You are viewing a plain text version of this content. The canonical link for it is here.
Posted to user@cassandra.apache.org by Mohammed Guller <mo...@glassbeam.com> on 2015/01/27 21:06:20 UTC

full-tabe scan - extracting all data from C*

Hi -

Over the last few weeks, I have seen several emails on this mailing list from people trying to extract all data from C*, so that they can import that data into other analytical tools that provide much richer analytics functionality than C*. Extracting all data from C* is a full-table scan, which is not the ideal use case for C*. However, people don't have much choice if they want to do ad-hoc analytics on the data in C*. Unfortunately, I don't think C* comes with any built-in tools that make this task easy for a large dataset.

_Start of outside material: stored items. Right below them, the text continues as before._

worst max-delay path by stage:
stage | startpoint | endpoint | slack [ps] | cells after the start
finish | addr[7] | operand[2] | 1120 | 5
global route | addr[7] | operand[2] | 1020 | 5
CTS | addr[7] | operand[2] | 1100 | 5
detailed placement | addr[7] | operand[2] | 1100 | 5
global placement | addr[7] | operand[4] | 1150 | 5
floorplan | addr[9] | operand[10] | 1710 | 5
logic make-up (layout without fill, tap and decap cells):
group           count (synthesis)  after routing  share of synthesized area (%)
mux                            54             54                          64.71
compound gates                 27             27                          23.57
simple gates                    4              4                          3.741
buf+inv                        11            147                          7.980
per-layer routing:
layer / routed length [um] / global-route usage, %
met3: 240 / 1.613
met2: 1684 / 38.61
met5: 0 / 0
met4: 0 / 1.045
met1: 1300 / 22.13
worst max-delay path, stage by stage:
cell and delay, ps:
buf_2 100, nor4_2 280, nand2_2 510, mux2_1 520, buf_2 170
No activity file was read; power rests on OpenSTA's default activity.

Please correct me if I am wrong. Cqlsh has a COPY TO command, but it doesn't really work if you have a large amount of data in C*.

I am aware of couple of approaches for extracting all data from a table in C*:

1)      Iterate through all the C* partitions (physical rows) using the Java Driver and CQL.

2)      Extract the data directly from SSTables files.

Either approach can be used with Hadoop or Spark to speed up the extraction process.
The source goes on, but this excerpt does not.